Robert Graham Cameron (born 19 March 1963) is a former Australian state politician. He represented the electorate of Bendigo West in the Victorian Legislative Assembly. He served as the Minister for Police and Emergency Services and Minister for Corrections (2006-2010 in the third Bracks Ministry and the Brumby Government).

Educated in Bendigo at government schools, Cameron also attended the University of Melbourne where he obtained a law degree. He practised as a solicitor in Bendigo from 1985 until he was first elected to Parliament in 1996.

In the first Bracks Ministry (1999-2002), Bob Cameron was the Minister for Local Government, WorkCover and TAC.  In the second Bracks Ministry (2002-2006) he was Minister for Agriculture . While Minister for Local Government, he sacked the then-controversial Melbourne City Council.  As WorkCover Minister he reintroduced common law rights for seriously injured workers.
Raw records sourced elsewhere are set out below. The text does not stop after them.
--- config.mk ---
export PLATFORM = sky130hd
export DESIGN_NAME = program_counter
export DESIGN_NICKNAME = program_counter
export VERILOG_FILES = /design/flow/design.v
export SDC_FILE = /design/flow/constraint.sdc
export NUM_CORES = 4
export LEC_CHECK = 1
export CORE_AREA = 10 10 70 70
export DIE_AREA = 0 0 80 80
--- design.v ---
module program_counter(input clk, input rst, input pcwrite , input [7:0] pcin, output reg[7:0] pcout);
always@(posedge clk or posedge rst) begin
    if(rst) begin
        pcout <= 8'b00000000;
    end
    else if(pcwrite) begin
        pcout <= pcin;
    end
    else  
       pcout <= pcout + 8'd4;
end
endmodule
--- run.sh ---
#!/bin/bash
# OpenROAD 26Q1-2900-gdf79404cd8, Yosys 0.63+post, stock flow scripts
make -C /OpenROAD-flow-scripts/flow DESIGN_CONFIG=/design/flow/config.mk WORK_HOME=/design/flow/orfs finish
--- constraint.sdc ---
current_design program_counter

set clk_period 1.7
set clk_io_pct 0.2

create_clock -name clk0 -period $clk_period [get_ports {clk}]

set non_clock_inputs [all_inputs -no_clocks]
set_input_delay [expr $clk_period * $clk_io_pct] -clock clk0 $non_clock_inputs
set_output_delay [expr $clk_period * $clk_io_pct] -clock clk0 [all_outputs]
==> design notes <==
The tools report the via count of the first global-routing pass as 283. Power spread over the standard cell area amounts to 800 mW/mm^2. For the pin with the worst max-slew slack, the measured transition is 387 ps. The tightest hold path in the finished design has a slack of 331 ps. The share of the core filled with cells in the final layout was 18.0%; the aggregate negative setup slack was 0 ps.

Per the detailed-route log, wirelength across all metal layers totals 948 um. The clock tree buffer depth was 2; the number of setup buffers added after CTS was 0. Detailed placement reports a standard cell area of 593 sq um. The number of hold buffers added after CTS was 0.

Setup repair after global routing left no endpoint under its margin. Looking at the gate-level netlist, the highest instance count belongs to dfrtp_1. Ranked by flip-flop count, first place goes to pcout.

Summed over all layers, the global routing overflow is 0. The DRC violation total left in the routed layout is recorded as 0. The tools report the wire length of the first global-routing pass as 1460 um. Between the synthesized netlist and the finished layout, the area growth was recorded as 70.8%.

The number of warnings in the stage logs works out to 25. In this run the full chip footprint comes out at 0.00640 sq mm. For this run, the chip area from Yosys synthesis comes to 360 sq um. The type of the worst setup path is flop to output pin. The report lists the number of cells resized after CTS as 0. With the cell count along the critical path at 1, the total number of placement rows is 21. The logs give 0.669 GHz for the fmax and 74.1% for the max-slew headroom at the worst pin.

In the synthesized netlist, the cells that appear most often are dfrtp_1 (8), nand2_1 (5), o21ai_0 (5), mux2_2 (3). The synthesized design spends more area on one cell type than any other, namely dfrtp_1. The flow ran to the end, and the final reports show no timing, DRC or antenna violations. In the final layout, the registers with the most flip-flops are pcout x8.

The Yosys warning count came out at 1. Category of cells accounting for the largest share of critical-path delay: buffers and inverters. The report puts the cell count of the worst reg-to-reg path at 3.

The maximum fanout along the worst path works out to 4. The max capacitance violation total is 0, and the detail-routed net length per standard cell is 9.58 um. In the final report, the number of pins over their slew limit comes to 0. The post-place setup slack was 140 ps; the arrival time of data at the critical path endpoint was 1160 ps.

The flip-flop and latch count after synthesis was 8. The run gives 10.5% for the initial core utilization. 19 I/O pins were placed. According to the floorplan report, the placeable core area is 0.00342 sq mm. The root buffer cell is clkbuf_4. The buffering stage count on the worst path with inverters included is 1.

The clock transition time at the flip-flop clock pins of the worst setup and hold paths was 50 ps; the area fraction of the dominant cell type after synthesis was 55.6%. For this design, the slowest cell found on the critical path is clkdlybuf4s50_1. The run gives 0.515 ps as the worst clock skew. TritonCTS reports the number of clock sinks as 8.

Port buffering added 18 buffers. For this run, asynchronously set or reset flops after synthesis account for 100%. The kind of start point of the critical path was a flop.

Per Yosys stat, the portion of area used by sequential elements is 55.6%. Subtracting the final worst setup slack from the clock period gives 1500 ps. The synth_stat.txt file lists the number of cells as 33.

The cell area after layout was 616 sq um. Per the post-route antenna check, the number of violating nets is 0. The most frequently used flop master after synthesis is dfrtp_1.

The final weighted congestion in routability-driven placement was 0.678. The critical path endpoint has a required time of 1360 ps. The critical path in the final layout is reported with a setup slack of 204 ps. The average instance in the mapped netlist occupies 10.9 sq um. Walking the worst path, the cells encountered are clkdlybuf4s50_1. Summing every instance area after synthesis gives 360 sq um. The run gives 306 as the overall via count from detail_route.

The run gives 1 as the level count of the clock H-tree. STA classifies the critical path endpoint as an output pin. The synthesis report lists the most area-consuming cells as dfrtp_1 (56%), mux2_2 (9.4%), o21ai_0 (6.9%).

The portion of the clock cycle consumed by the worst path in the final layout is 88.0%, and the diode insertion count for antenna repair is 0. In this run the worst hold path is classified as input pin to async pin. Per STA, the highest per-stage delay on the worst path measures 490 ps. The TritonCTS buffer count is 3, and the count of unique library cells instantiated by Yosys is 14. Per the power-grid run, VDD falls by no more than 0.488 mV. Once iteration 0 of detailed routing completed, the report listed 8 DRC markers. TritonCTS built the clock tree.

The number of filler cells placed in the layout is 388, and the initial antenna violation count is 0. Entering global routing, the biggest net connects 13 pins. Summed over all nets, the half-perimeter wirelength after detailed placement is 844 um. The die extent in y is 80 um. The final count of hold timing violations was 0; the die boundary width was 80 um.

The insertion delay at the late pin of the worst-skew pair is 240 ps, and the fraction of final layout cells with drive strength greater than 1 is 13.2%. Counting flops with a built-in enable in the synthesized netlist gives 0. The global routing report lists combined usage of all routing layers as 3.10%. Before antenna repair, the detailed router went through 4 iterations. The flip-flop count of the largest register, all copies and words added was 8.

Per the finish-stage timing summary, setup violations number 0. The leakage power in the latest report is 0.000239 uW. The number of standard cells after synthesis came out at 33. The vias per cell came out at 3.09.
In 2005, he proposed and implemented a ban on pit bull dogs, after a series of attacks by the animals which Cameron claimed were highly dangerous, a threat to children and the elderly.

On 7 October 2010, Bob Cameron announced his retirement from politics at the upcoming November 2010 election. He resigned the same day as fellow minister Peter Bachelor, both resignations were unexpected at the time.

In September 2022, Cameron was appointed by the Victorian Government as Chair of WorkSafe Victoria.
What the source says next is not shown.